Mercado de esclavos de Richmond, Virginia
Si bien es cierto que sólo Inglaterra ha transportado la mitad de los deportados (cesó la
trata en 1812) y los portugueses la cuarta parte, pequeños países como Holanda y Suecia
deben su despegue económico a la mano negrera (el ingreso por cabeza de los
beneficios de la trata fue diez veces más elevado en los países nórdicos que, por
ejemplo, en Francia). Los holandeses, como los daneses y los suecos, habían hecho del
transporte de los cautivos una especialidad rentable: la adaptación de los tejadillos de
aireación, el lavado de las bodegas, la ducha sistemática de los prisioneros, mejores
raciones alimenticias y buques más rápidos habían hecho bajar la mortalidad a menos
del 10% de los cautivos, mientras en ese mismo momento, en los sórdidos navíos de los
aventureros franceses, portugueses e ingleses, podía llegar al 50%, estableciéndose
generalmente en torno del 30% de decesos.
El rey de España dio luz verde a los barcos negreros con un decreto del 12 de enero de
1510. Los primeros cautivos africanos fueron desembarcados en la Española un año más
tarde, en 1511. Tras un siglo de chapucería, durante el cual fueron instalados los
elementos del capitalismo servil, las cotizaciones bursátiles oficiales concernientes a los
productos exóticos importados en Europa traslucen el reflejo de los mercados; más de
cien factorías de compra en las riberas africanas convenidas sobre un precio base de la
madera de ébano. La apuesta de adquisición quedaba limitada a cubrir los gastos de
transporte. Habiéndose puesto también de acuerdo la quincena de puertos que entre el
Río de la Plata y la bahía de Nueva York aseguraban en lo esencial la recepción de los
cautivos, el precio medio de venta de un esclavo adulto de buena salud fluctuó (en libra
constante) entre cinco y veinte unidades de cuenta de 1800, es decir entre una y dos
veces el precio de un animal de tiro, buey o caballo. Quedaba por regular el precio de
los géneros.
Teniendo en cuenta los servicios prestados por el esclavo, durante tres siglos esto fue un
excelente negocio para la rentabilidad de las inversiones en las dos Américas. Por una
parte, la importancia de los beneficios del trabajo servil puede medirse en el
rendimiento particular de productividad que le caracteriza: siendo la masa salarial
cercana a cero, la relación entre la producción (cualquiera) y esta masa da un valor
ínfimo, imagen matemática del máximo posible de extorsión de la plusvalía producida.

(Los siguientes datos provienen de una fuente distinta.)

## src/hdl/scr_pkg.sv

```systemverilog
package scr_pkg;

    // Serial frame layout: one direction bit, then a register address, then data bytes.
    localparam int          ADDR_W           = 15;
    localparam int          CMD_BITS         = 16;
    localparam int          DATA_BITS        = 8;

    // Register offsets.
    localparam logic [14:0] IFACE_CFG_A_OFS  = 15'h0000;
    localparam logic [14:0] DEV_OP_CFG_OFS   = 15'h0002;

    // Reset values.
    localparam logic [7:0]  IFACE_CFG_A_RST  = 8'h30;
    localparam logic [7:0]  DEV_OP_CFG_RST   = 8'h00;
    localparam logic        STREAM_DIR_RST   = 1'h1;
    localparam logic [1:0]  OP_MODE_RST      = 2'h0;

    // Field positions in the interface configuration register.
    localparam int          SOFT_RST_BIT     = 7;
    localparam int          RSVD_HI_BIT      = 6;
    localparam int          STREAM_DIR_BIT   = 5;
    localparam int          RSVD_ONE_BIT     = 4;
    localparam int          RSVD_LO_MSB      = 3;

    // Field positions and codes in the operating configuration register.
    localparam int          OP_MODE_MSB      = 1;
    localparam int          DEV_RSVD_LSB     = 2;
    localparam logic [1:0]  OP_MODE_NORMAL   = 2'h0;
    localparam logic [1:0]  OP_MODE_PWR_DOWN = 2'h3;

    // Internal chip reset duration, longest time rounded down, never below one cycle.
    localparam int          CLK_PERIOD_PS    = 4000;
    localparam int          SOFT_RST_TIME_NS = 5;
    localparam int          SOFT_RST_RAW     = (SOFT_RST_TIME_NS * 1000) / CLK_PERIOD_PS;
    localparam logic [3:0]  SOFT_RST_CYCLES  = (SOFT_RST_RAW < 1) ? 4'h1 : 4'(SOFT_RST_RAW);

    // Serial engine states.
    typedef enum logic [1:0] {
        ST_IDLE = 2'b00,
        ST_CMD  = 2'b01,
        ST_DATA = 2'b10,
        ST_HOLD = 2'b11
    } scr_state_e;

endpackage : scr_pkg

```

## src/hdl/scr_config_regs.sv

```systemverilog
`timescale 1ns/1ps

// Summary of operation
// - Writing top config bit resets whole chip.
// - Reset trigger self-clears, always reads zero.
// - Direction bit: zero descends, one ascends; default one.
// - Config register resets 0x30; bit4 reads one.
// - Mode field: zero normal, three power down.
module scr_config_regs (
    input  wire logic       ref_clk_in,
    input  wire logic       srst_in,
    input  wire logic       ce_in,
    input  wire logic       spi_sclk_in,
    input  wire logic       spi_cs_n_in,
    input  wire logic       spi_sdi_in,
    output logic            spi_sdo_out,
    output logic            spi_sdo_oe_n_out,
    output logic            stream_addr_direction_out,
    output logic [1:0]      op_mode_out,
    output logic            power_down_out,
    output logic            chip_reset_out
);

    logic                   sclk_s;
    logic                   cs_sel_s;
    logic                   sdi_s;
    logic                   sclk_d_ff;
    scr_pkg::scr_state_e    state_ff;
    scr_pkg::scr_state_e    nxt_state;
    logic [3:0]             bit_cnt_ff;
    logic [15:0]            rx_ff;
    logic                   rd_ff;
    logic [14:0]            addr_ff;
    logic [7:0]             tx_ff;
    logic                   sdo_ff;
    logic                   sdo_oe_n_ff;
    logic                   dir_ff;
    logic                   rsvd_hi_ff;
    logic [3:0]             rsvd_lo_ff;
    logic [1:0]             mode_ff;
    logic [5:0]             dev_rsvd_ff;
    logic [3:0]             rst_cnt_ff;
    logic                   chip_rst_ff;
    logic                   pwr_dn_ff;

    // Pins are asynchronous to ref_clk_in, so all three pass the synchroniser together.
    // Chip select travels inverted because the synchroniser clears to zero, which then reads as deselected.
    scr_sync #(
        .WIDTH      (3)
    ) u_pin_sync (
        .ref_clk_in (ref_clk_in),
        .srst_in    (srst_in),
        .ce_in      (ce_in),
        .d_in       ({spi_sclk_in, ~spi_cs_n_in, spi_sdi_in}),
        .q_out      ({sclk_s, cs_sel_s, sdi_s})
    );

    // Read value of any address; unmapped addresses read zero.
    function automatic logic [7:0] rd_val(input logic [14:0] a, input logic [7:0] cfg_a, input logic [7:0] dev);
        rd_val = (a == scr_pkg::IFACE_CFG_A_OFS) ? cfg_a :
                 (a == scr_pkg::DEV_OP_CFG_OFS)  ? dev   : 8'h00;
    endfunction : rd_val

    // Edge detection, decode and write strobes; no false frame opens as reset is released.
    wire        cs_n_s     = ~cs_sel_s;
    wire        sclk_rise  = sclk_s & ~sclk_d_ff;
    wire        sclk_fall  = ~sclk_s & sclk_d_ff;
    wire        rst_busy   = (rst_cnt_ff != 4'h0);
    wire [15:0] cmd_word   = {rx_ff[14:0], sdi_s};
    wire [7:0]  wr_byte    = {rx_ff[6:0], sdi_s};
    wire        cmd_done   = (state_ff == scr_pkg::ST_CMD) && sclk_rise && !cs_n_s && (bit_cnt_ff == 4'hF);
    wire        byte_done  = (state_ff == scr_pkg::ST_DATA) && sclk_rise && !cs_n_s && (bit_cnt_ff == 4'h7);
    wire        wr_en      = byte_done && !rd_ff;
    wire        wr_cfg_a   = wr_en && (addr_ff == scr_pkg::IFACE_CFG_A_OFS);
    wire        wr_dev     = wr_en && (addr_ff == scr_pkg::DEV_OP_CFG_OFS);
    wire        soft_req   = wr_cfg_a && wr_byte[scr_pkg::SOFT_RST_BIT];
    wire        regs_dflt  = soft_req || rst_busy;
    // Trigger bit always reads zero and bit 4 always reads one.
    wire [7:0]  cfg_a_rd   = {1'b0, rsvd_hi_ff, dir_ff, 1'b1, rsvd_lo_ff};
    wire [7:0]  dev_rd     = {dev_rsvd_ff, mode_ff};
    // Streaming steps the address by the direction bit.
    wire [14:0] addr_step  = dir_ff ? 15'(addr_ff + 15'h0001) : 15'(addr_ff - 15'h0001);
    wire        drive_sdo  = (state_ff == scr_pkg::ST_DATA) && rd_ff && !cs_n_s;

    // Frame sequencing; a soft reset abandons the rest of the frame.
    always_comb begin
        nxt_state = state_ff;
        unique case (state_ff)
            scr_pkg::ST_IDLE: if (!cs_n_s && !rst_busy) nxt_state = scr_pkg::ST_CMD;
            scr_pkg::ST_CMD:  if (cs_n_s) nxt_state = scr_pkg::ST_IDLE;
                              else if (cmd_done) nxt_state = scr_pkg::ST_DATA;
            scr_pkg::ST_DATA: if (cs_n_s) nxt_state = scr_pkg::ST_IDLE;
                              else if (soft_req) nxt_state = scr_pkg::ST_HOLD;
            scr_pkg::ST_HOLD: if (cs_n_s && !rst_busy) nxt_state = scr_pkg::ST_IDLE;
        endcase
    end

    // State register and serial clock history.
    always_ff @(posedge ref_clk_in) begin
        if (srst_in) begin
            state_ff  <= scr_pkg::ST_IDLE;
            sclk_d_ff <= 1'b0;
        end else if (ce_in) begin
            state_ff  <= nxt_state;
            sclk_d_ff <= sclk_s;
        end
    end

    // Bit counter and receive shifter; the counter restarts at every command and byte boundary.
    always_ff @(posedge ref_clk_in) begin
        if (srst_in) begin
            bit_cnt_ff <= 4'h0;
            rx_ff      <= 16'h0000;
        end else if (ce_in) begin
            if (state_ff == scr_pkg::ST_IDLE || cmd_done || byte_done) begin
                bit_cnt_ff <= 4'h0;
            end else if (sclk_rise) begin
                bit_cnt_ff <= 4'(bit_cnt_ff + 4'h1);
            end
            if (sclk_rise) begin
                rx_ff <= cmd_word;
            end
        end
    end

    // Address pointer and read direction; the next read byte is fetched as the previous one ends.
    always_ff @(posedge ref_clk_in) begin
        if (srst_in) begin
            rd_ff   <= 1'b0;
            addr_ff <= 15'h0000;
            tx_ff   <= 8'h00;
        end else if (ce_in) begin
            if (cmd_done) begin
                rd_ff   <= cmd_word[15];
                addr_ff <= cmd_word[14:0];
                tx_ff   <= rd_val(cmd_word[14:0], cfg_a_rd, dev_rd);
            end else if (byte_done) begin
                addr_ff <= addr_step;
                tx_ff   <= rd_val(addr_step, cfg_a_rd, dev_rd);
            end else if (sclk_fall && drive_sdo) begin
                tx_ff   <= {tx_ff[6:0], 1'b0};
            end
        end
    end

    // Read data changes on the falling serial edge so the host samples it stable on the rising edge.
    always_ff @(posedge ref_clk_in) begin
        if (srst_in) begin
            sdo_ff      <= 1'b0;
            sdo_oe_n_ff <= 1'b1;
        end else if (ce_in) begin
            sdo_oe_n_ff <= !drive_sdo;
            if (sclk_fall && drive_sdo) begin
                sdo_ff <= tx_ff[7];
            end
        end
    end

    // Interface configuration register; held at default while the chip reset runs.
    always_ff @(posedge ref_clk_in) begin
        if (srst_in || (ce_in && regs_dflt)) begin
            dir_ff     <= scr_pkg::STREAM_DIR_RST;
            rsvd_hi_ff <= scr_pkg::IFACE_CFG_A_RST[scr_pkg::RSVD_HI_BIT];
            rsvd_lo_ff <= scr_pkg::IFACE_CFG_A_RST[scr_pkg::RSVD_LO_MSB:0];
        end else if (ce_in && wr_cfg_a) begin
            dir_ff     <= wr_byte[scr_pkg::STREAM_DIR_BIT];
            rsvd_hi_ff <= wr_byte[scr_pkg::RSVD_HI_BIT];
            rsvd_lo_ff <= wr_byte[scr_pkg::RSVD_LO_MSB:0];
        end
    end

    // Operating configuration register; codes 1 and 2 are stored but select nothing.
    always_ff @(posedge ref_clk_in) begin
        if (srst_in || (ce_in && regs_dflt)) begin
            mode_ff     <= scr_pkg::OP_MODE_RST;
            dev_rsvd_ff <= scr_pkg::DEV_OP_CFG_RST[7:scr_pkg::DEV_RSVD_LSB];
        end else if (ce_in && wr_dev) begin
            mode_ff     <= wr_byte[scr_pkg::OP_MODE_MSB:0];
            dev_rsvd_ff <= wr_byte[7:scr_pkg::DEV_RSVD_LSB];
        end
    end

    // Chip reset timer; the reset pulse is taken from it so the rest of the chip sees a clean level.
    always_ff @(posedge ref_clk_in) begin
        if (srst_in) begin
            rst_cnt_ff  <= 4'h0;
            chip_rst_ff <= 1'b0;
            pwr_dn_ff   <= 1'b0;
        end else if (ce_in) begin
            if (soft_req) begin
                rst_cnt_ff <= scr_pkg::SOFT_RST_CYCLES;
            end else if (rst_busy) begin
                rst_cnt_ff <= 4'(rst_cnt_ff - 4'h1);
            end
            chip_rst_ff <= soft_req || (rst_cnt_ff > 4'h1);
            pwr_dn_ff   <= (mode_ff == scr_pkg::OP_MODE_PWR_DOWN);
        end
    end

    assign spi_sdo_out               = sdo_ff;
    assign spi_sdo_oe_n_out          = sdo_oe_n_ff;
    assign stream_addr_direction_out = dir_ff;
    assign op_mode_out               = mode_ff;
    assign power_down_out            = pwr_dn_ff;
    assign chip_reset_out            = chip_rst_ff;
endmodule : scr_config_regs

```

## src/hdl/scr_sync.sv

```systemverilog
`timescale 1ns/1ps

// Two-stage synchroniser for pins from outside the clock domain.
module scr_sync #(
    parameter int WIDTH = 1
) (
    input  wire logic             ref_clk_in,
    input  wire logic             srst_in,
    input  wire logic             ce_in,
    input  wire logic [WIDTH-1:0] d_in,
    output logic      [WIDTH-1:0] q_out
);

    logic [WIDTH-1:0] meta_ff;
    logic [WIDTH-1:0] q_ff;

    // The first stage feeds only the second stage, giving metastability a full cycle to settle.
    always_ff @(posedge ref_clk_in) begin
        if (srst_in) begin
            meta_ff <= '0;
            q_ff    <= '0;
        end else if (ce_in) begin
            meta_ff <= d_in;
            q_ff    <= meta_ff;
        end
    end

    assign q_out = q_ff;

endmodule : scr_sync

```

Por la otra, la situación de monopolio asociado a un mercado cautivo aseguró beneficios
que permitieron a Europa asentar un sólido capitalismo preindustrial que le permitió
acceder a un estadio superior en el curso del siglo XIX, siglo de la conquista del mundo.
Tras haber impuesto desayuno a la francesa, la economía servil (constituida por el
sistema bancos-armadores de Europa-reyes negreros de África-transportistas-
plantadores y exportadores de América-importadores de Europa) puso de moda el
algodón. Habiendo creado la necesidad (después de haber conseguido hacer pasar de
moda la miel, las tisanas, el lino y la seda) respondió primero de manera puramente
mercantil con tasas y barreras proteccionistas, y luego de forma más capitalista en el
sentido moderno, con franquicias, alianzas, sociedades de acciones y por la
concurrencia. Al cabo de un siglo, el equilibrio de los precios, alcanzado por la
regulación oferta-demanda, hizo despegar literalmente el capitalismo europeo.
Para África, todo esto ocasionó una regresión histórica y cultural sin precedentes, un
colapso demográfico suficiente para hacer estancar la población africana, odios
definitivos, desestructuración económica, la anulación del crecimiento y un atraso que
la invasión colonial agravará aún más.